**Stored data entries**

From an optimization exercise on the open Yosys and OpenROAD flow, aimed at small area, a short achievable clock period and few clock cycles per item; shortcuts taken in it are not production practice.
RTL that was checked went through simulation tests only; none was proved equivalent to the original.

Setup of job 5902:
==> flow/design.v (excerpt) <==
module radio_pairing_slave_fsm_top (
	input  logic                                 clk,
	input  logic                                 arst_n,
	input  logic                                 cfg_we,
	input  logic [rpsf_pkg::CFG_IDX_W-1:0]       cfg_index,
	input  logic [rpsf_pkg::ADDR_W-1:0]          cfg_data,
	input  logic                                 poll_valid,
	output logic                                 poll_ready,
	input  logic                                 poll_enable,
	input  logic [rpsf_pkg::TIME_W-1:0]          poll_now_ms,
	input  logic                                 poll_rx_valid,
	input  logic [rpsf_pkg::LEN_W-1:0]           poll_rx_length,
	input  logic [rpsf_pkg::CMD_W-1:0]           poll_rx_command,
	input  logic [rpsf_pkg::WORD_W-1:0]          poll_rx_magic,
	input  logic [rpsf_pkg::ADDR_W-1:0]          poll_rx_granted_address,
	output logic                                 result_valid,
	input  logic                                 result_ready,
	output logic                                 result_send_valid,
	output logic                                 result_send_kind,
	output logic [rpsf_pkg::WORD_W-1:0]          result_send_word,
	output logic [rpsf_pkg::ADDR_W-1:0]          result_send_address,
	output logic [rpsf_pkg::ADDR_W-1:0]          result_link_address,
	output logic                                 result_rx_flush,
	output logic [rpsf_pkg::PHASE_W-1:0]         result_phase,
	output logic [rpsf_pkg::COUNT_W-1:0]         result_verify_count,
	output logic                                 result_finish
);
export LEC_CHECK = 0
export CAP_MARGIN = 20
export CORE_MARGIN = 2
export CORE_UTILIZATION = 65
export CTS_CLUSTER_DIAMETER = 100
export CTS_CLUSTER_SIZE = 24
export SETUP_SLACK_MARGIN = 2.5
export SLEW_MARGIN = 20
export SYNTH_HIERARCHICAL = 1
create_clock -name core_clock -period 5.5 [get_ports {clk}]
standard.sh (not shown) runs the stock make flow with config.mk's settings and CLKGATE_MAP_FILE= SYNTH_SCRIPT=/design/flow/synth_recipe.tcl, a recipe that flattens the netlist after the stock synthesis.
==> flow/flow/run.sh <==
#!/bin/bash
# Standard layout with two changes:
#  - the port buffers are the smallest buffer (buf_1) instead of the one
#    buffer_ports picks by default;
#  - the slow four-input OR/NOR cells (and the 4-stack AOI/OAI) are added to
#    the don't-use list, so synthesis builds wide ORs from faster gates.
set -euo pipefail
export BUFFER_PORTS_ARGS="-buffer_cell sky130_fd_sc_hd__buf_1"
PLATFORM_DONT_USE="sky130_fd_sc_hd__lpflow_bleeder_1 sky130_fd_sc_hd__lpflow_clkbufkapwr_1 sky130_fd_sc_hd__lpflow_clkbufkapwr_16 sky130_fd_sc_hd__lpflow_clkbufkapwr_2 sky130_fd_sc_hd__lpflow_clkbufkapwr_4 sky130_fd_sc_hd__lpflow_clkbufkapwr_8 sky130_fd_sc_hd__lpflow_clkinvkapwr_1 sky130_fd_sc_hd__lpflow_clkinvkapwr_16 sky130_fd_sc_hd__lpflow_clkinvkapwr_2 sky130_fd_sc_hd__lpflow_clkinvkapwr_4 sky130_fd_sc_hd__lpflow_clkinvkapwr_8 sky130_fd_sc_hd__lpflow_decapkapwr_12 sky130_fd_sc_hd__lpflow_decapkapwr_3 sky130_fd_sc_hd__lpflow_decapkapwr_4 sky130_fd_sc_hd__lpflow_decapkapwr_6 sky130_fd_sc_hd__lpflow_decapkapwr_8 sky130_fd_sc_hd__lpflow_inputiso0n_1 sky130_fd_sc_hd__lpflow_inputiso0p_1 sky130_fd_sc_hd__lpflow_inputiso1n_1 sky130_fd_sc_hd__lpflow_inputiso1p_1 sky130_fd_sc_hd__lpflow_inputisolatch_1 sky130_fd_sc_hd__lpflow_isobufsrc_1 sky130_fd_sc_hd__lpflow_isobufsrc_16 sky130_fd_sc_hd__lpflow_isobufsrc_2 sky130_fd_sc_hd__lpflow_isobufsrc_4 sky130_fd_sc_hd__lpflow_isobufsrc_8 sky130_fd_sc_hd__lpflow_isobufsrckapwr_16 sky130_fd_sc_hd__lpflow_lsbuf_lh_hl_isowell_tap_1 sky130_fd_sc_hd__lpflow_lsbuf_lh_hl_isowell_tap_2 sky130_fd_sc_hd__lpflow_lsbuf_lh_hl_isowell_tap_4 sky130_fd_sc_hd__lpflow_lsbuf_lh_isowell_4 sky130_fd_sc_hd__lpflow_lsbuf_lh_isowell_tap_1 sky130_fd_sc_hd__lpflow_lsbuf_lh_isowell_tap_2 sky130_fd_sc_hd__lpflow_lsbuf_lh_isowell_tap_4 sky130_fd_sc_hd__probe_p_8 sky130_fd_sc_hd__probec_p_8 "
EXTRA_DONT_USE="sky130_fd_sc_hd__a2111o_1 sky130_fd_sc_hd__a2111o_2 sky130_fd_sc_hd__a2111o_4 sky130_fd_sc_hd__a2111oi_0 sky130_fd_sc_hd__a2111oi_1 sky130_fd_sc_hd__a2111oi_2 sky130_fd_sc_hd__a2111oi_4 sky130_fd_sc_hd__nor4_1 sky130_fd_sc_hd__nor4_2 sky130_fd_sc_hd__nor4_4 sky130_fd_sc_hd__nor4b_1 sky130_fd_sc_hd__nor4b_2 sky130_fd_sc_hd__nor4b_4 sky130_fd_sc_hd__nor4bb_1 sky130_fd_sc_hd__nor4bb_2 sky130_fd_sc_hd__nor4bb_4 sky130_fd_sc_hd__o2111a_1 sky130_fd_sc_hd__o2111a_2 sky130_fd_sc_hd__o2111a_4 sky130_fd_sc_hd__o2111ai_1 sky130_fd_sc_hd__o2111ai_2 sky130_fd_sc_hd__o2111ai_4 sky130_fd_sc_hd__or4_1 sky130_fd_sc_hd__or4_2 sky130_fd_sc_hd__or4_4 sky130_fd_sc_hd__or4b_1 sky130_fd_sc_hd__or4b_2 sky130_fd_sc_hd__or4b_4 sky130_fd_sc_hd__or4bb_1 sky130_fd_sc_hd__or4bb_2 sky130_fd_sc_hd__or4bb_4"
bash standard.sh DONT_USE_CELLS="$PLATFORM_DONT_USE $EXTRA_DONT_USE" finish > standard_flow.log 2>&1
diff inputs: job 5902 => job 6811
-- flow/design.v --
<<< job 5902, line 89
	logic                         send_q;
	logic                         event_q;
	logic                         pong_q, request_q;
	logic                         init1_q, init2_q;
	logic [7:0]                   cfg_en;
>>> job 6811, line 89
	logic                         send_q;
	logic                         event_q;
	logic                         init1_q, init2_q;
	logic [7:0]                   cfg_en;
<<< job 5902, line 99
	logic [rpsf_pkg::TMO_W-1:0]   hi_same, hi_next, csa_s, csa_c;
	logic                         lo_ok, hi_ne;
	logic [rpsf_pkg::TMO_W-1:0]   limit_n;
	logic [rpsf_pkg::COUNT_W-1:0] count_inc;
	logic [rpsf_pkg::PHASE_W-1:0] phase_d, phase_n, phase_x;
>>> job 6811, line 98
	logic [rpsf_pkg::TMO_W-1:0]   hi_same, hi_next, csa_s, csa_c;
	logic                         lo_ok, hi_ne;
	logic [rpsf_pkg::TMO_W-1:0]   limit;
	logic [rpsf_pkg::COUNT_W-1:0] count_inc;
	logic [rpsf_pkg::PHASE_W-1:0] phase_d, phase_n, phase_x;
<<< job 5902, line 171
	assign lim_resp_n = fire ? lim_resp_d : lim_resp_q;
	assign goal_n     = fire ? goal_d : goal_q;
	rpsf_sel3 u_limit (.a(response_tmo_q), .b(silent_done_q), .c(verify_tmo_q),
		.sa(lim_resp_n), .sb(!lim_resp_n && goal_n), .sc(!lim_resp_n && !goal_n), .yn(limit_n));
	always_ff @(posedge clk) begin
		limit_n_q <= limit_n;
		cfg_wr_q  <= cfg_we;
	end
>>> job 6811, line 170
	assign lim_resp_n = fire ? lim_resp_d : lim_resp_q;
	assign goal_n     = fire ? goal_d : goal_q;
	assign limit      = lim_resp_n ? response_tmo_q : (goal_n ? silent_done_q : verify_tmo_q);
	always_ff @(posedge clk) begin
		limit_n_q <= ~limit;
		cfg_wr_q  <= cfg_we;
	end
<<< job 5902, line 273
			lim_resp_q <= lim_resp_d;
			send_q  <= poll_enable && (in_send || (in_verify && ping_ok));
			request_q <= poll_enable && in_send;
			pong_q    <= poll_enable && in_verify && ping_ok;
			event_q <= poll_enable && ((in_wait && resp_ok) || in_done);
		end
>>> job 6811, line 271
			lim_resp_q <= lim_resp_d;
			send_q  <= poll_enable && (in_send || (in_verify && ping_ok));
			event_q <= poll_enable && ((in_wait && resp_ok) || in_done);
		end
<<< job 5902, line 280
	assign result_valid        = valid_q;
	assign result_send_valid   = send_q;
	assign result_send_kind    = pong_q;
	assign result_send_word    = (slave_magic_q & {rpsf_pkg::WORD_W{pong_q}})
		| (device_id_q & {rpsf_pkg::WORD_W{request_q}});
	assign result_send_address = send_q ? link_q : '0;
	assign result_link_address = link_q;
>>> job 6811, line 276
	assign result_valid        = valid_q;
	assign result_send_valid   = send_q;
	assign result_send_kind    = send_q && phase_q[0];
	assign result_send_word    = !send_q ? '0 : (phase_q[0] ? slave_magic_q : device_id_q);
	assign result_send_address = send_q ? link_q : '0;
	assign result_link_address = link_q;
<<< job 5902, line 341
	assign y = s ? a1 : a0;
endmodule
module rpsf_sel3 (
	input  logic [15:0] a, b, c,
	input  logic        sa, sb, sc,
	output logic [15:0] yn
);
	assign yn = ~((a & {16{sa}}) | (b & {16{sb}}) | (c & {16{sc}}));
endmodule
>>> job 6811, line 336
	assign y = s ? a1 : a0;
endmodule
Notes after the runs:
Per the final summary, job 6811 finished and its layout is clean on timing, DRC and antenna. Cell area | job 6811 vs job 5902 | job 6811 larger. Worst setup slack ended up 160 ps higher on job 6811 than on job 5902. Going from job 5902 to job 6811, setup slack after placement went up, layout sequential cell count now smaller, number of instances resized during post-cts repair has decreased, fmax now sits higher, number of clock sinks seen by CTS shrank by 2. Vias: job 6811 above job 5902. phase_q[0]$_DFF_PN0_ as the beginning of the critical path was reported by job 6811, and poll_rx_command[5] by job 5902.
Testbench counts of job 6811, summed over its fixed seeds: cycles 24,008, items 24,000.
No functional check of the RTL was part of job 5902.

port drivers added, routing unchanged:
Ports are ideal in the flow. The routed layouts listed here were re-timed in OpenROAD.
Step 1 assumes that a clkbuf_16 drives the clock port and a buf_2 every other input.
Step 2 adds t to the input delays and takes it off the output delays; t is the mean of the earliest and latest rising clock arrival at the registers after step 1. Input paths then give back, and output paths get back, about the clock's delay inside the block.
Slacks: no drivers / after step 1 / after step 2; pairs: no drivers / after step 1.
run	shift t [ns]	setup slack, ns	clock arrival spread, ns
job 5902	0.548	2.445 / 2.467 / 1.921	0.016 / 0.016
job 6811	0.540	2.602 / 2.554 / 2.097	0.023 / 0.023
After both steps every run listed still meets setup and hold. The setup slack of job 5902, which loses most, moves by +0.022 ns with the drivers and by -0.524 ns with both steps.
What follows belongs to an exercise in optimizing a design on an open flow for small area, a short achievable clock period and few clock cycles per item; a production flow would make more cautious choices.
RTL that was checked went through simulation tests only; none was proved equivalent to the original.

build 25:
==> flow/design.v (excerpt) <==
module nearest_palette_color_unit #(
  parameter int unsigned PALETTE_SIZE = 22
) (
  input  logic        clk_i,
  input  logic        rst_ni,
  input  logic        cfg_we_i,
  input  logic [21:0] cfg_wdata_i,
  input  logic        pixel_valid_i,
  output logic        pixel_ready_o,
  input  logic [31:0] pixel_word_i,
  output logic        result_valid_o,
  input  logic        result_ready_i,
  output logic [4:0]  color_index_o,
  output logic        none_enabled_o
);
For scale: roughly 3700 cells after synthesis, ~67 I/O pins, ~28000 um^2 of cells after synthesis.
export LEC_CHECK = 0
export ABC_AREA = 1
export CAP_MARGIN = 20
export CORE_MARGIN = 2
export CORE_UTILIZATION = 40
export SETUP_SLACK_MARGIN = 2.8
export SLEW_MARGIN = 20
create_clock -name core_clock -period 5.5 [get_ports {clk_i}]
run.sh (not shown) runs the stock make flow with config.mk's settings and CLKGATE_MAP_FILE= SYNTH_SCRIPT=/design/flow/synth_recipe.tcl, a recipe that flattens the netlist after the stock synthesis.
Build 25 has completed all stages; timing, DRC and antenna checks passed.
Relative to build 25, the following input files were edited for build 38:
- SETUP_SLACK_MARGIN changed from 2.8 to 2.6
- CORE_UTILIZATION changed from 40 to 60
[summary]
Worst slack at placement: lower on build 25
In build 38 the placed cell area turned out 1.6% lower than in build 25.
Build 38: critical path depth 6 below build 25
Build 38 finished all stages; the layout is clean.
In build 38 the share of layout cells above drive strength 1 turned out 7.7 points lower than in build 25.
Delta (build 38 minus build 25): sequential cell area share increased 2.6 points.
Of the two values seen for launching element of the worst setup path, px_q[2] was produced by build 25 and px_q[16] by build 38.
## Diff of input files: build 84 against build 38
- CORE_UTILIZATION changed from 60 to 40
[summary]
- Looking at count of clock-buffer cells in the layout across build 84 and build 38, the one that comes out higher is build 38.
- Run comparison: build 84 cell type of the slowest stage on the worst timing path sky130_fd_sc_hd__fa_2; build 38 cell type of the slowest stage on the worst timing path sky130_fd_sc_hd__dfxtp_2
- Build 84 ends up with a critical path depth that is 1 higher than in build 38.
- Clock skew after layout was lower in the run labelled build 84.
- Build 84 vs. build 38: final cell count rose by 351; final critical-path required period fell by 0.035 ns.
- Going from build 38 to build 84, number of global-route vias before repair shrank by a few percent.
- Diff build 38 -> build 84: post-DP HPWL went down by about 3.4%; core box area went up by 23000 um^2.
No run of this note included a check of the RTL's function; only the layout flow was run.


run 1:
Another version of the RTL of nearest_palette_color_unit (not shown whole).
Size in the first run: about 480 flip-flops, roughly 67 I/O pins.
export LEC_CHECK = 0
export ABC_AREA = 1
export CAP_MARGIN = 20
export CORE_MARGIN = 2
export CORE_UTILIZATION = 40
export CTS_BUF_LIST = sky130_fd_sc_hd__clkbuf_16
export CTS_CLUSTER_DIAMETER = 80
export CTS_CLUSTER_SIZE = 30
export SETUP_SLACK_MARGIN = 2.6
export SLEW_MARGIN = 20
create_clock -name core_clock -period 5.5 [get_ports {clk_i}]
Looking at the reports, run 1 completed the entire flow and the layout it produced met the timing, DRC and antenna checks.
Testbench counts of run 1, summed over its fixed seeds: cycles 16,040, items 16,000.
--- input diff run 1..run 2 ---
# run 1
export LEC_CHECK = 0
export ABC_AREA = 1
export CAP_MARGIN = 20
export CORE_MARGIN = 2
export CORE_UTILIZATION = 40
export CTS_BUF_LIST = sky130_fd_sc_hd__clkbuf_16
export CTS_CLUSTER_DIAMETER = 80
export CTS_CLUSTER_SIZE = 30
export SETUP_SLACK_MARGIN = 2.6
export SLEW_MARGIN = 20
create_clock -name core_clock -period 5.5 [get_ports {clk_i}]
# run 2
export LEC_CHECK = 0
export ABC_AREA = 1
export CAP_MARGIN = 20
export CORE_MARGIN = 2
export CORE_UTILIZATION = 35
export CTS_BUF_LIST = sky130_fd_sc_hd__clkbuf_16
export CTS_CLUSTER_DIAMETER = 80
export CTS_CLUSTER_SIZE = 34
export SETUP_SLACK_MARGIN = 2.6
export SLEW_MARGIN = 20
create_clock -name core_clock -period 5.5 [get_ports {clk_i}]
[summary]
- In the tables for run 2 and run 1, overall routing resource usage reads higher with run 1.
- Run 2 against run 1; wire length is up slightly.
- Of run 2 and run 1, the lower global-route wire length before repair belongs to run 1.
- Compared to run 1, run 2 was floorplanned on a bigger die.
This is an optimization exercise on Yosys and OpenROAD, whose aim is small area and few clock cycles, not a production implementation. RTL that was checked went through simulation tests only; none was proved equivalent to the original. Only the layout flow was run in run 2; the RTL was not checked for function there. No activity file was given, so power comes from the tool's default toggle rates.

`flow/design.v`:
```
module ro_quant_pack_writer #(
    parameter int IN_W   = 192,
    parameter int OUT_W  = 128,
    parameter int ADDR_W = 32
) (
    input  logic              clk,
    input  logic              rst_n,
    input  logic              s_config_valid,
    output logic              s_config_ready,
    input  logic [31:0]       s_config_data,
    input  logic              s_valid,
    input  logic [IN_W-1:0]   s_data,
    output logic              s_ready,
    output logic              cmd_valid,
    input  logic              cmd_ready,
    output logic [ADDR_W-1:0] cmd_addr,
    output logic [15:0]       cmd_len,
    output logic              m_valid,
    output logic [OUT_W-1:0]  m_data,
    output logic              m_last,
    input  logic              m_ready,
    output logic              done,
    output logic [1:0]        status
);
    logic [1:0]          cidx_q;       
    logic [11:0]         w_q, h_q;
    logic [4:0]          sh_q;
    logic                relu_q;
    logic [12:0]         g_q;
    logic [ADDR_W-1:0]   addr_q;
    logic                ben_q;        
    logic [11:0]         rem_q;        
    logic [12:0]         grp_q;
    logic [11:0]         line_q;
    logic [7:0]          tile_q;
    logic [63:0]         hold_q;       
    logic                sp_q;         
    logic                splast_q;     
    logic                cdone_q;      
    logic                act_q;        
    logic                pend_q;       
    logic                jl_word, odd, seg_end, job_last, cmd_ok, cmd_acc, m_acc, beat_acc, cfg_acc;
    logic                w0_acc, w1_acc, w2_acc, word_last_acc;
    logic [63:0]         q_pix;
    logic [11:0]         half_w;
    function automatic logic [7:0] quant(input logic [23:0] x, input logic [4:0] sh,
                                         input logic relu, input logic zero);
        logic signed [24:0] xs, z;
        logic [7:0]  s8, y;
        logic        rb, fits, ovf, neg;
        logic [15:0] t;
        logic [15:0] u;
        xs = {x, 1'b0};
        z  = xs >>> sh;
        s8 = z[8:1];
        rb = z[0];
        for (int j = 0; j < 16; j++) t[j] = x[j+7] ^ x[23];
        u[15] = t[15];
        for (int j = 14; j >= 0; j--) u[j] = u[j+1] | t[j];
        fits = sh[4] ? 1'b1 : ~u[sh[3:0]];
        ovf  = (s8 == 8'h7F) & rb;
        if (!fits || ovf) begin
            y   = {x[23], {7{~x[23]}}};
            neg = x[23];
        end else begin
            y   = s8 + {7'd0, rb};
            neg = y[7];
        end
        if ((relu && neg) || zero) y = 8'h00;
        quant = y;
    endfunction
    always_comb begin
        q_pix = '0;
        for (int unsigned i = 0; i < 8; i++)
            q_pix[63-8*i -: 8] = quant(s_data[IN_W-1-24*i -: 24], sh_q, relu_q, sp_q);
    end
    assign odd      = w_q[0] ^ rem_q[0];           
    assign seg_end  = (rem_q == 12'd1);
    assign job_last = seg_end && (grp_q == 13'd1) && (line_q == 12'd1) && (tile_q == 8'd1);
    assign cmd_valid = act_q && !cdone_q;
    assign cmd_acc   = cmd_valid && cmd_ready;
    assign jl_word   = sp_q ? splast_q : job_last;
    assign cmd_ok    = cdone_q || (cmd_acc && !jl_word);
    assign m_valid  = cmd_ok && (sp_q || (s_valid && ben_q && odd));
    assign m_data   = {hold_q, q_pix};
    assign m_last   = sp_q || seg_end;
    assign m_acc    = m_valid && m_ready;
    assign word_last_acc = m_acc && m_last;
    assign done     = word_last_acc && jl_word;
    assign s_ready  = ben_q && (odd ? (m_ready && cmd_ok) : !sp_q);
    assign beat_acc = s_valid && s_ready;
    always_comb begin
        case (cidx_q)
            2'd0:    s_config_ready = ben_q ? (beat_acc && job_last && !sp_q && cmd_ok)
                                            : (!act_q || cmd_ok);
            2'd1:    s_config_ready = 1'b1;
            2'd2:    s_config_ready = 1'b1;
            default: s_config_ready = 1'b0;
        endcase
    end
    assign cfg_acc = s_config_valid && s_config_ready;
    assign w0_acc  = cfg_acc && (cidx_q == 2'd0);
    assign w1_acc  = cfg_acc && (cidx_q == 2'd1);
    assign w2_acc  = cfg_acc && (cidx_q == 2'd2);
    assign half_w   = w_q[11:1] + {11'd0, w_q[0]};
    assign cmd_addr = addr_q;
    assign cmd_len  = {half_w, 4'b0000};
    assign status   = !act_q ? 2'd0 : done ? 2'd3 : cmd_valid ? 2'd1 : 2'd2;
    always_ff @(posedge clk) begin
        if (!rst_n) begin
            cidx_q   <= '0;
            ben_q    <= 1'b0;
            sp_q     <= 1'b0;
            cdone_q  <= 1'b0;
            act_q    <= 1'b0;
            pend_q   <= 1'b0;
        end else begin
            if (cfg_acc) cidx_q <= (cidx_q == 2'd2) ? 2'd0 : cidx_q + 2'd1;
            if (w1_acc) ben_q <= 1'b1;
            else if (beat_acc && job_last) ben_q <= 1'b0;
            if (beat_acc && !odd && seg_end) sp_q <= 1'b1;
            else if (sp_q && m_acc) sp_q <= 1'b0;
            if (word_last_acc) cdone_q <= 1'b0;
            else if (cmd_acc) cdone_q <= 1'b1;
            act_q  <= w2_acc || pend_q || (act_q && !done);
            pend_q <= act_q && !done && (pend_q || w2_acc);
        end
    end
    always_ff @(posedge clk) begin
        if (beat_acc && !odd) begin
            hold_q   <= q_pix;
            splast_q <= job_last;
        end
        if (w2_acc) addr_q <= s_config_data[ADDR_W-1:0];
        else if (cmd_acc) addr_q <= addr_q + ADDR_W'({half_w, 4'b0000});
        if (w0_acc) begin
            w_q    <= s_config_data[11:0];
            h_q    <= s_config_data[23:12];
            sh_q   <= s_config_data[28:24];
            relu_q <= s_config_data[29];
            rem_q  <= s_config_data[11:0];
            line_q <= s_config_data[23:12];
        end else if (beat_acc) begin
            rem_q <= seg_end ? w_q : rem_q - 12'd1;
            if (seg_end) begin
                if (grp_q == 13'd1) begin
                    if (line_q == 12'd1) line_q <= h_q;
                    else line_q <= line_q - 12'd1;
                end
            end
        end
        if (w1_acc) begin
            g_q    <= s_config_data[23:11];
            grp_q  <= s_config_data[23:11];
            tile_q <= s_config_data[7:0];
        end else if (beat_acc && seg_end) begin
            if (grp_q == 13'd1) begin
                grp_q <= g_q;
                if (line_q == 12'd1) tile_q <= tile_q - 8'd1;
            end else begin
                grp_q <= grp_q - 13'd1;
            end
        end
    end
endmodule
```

**Task to complete**
Go through the records above and return each line in which the word "clean" occurs.

**Exercise answer**
Per the final summary, job 6811 finished and its layout is clean on timing, DRC and antenna. Cell area | job 6811 vs job 5902 | job 6811 larger. Worst setup slack ended up 160 ps higher on job 6811 than on job 5902. Going from job 5902 to job 6811, setup slack after placement went up, layout sequential cell count now smaller, number of instances resized during post-cts repair has decreased, fmax now sits higher, number of clock sinks seen by CTS shrank by 2. Vias: job 6811 above job 5902. phase_q[0]$_DFF_PN0_ as the beginning of the critical path was reported by job 6811, and poll_rx_command[5] by job 5902.
Build 38 finished all stages; the layout is clean.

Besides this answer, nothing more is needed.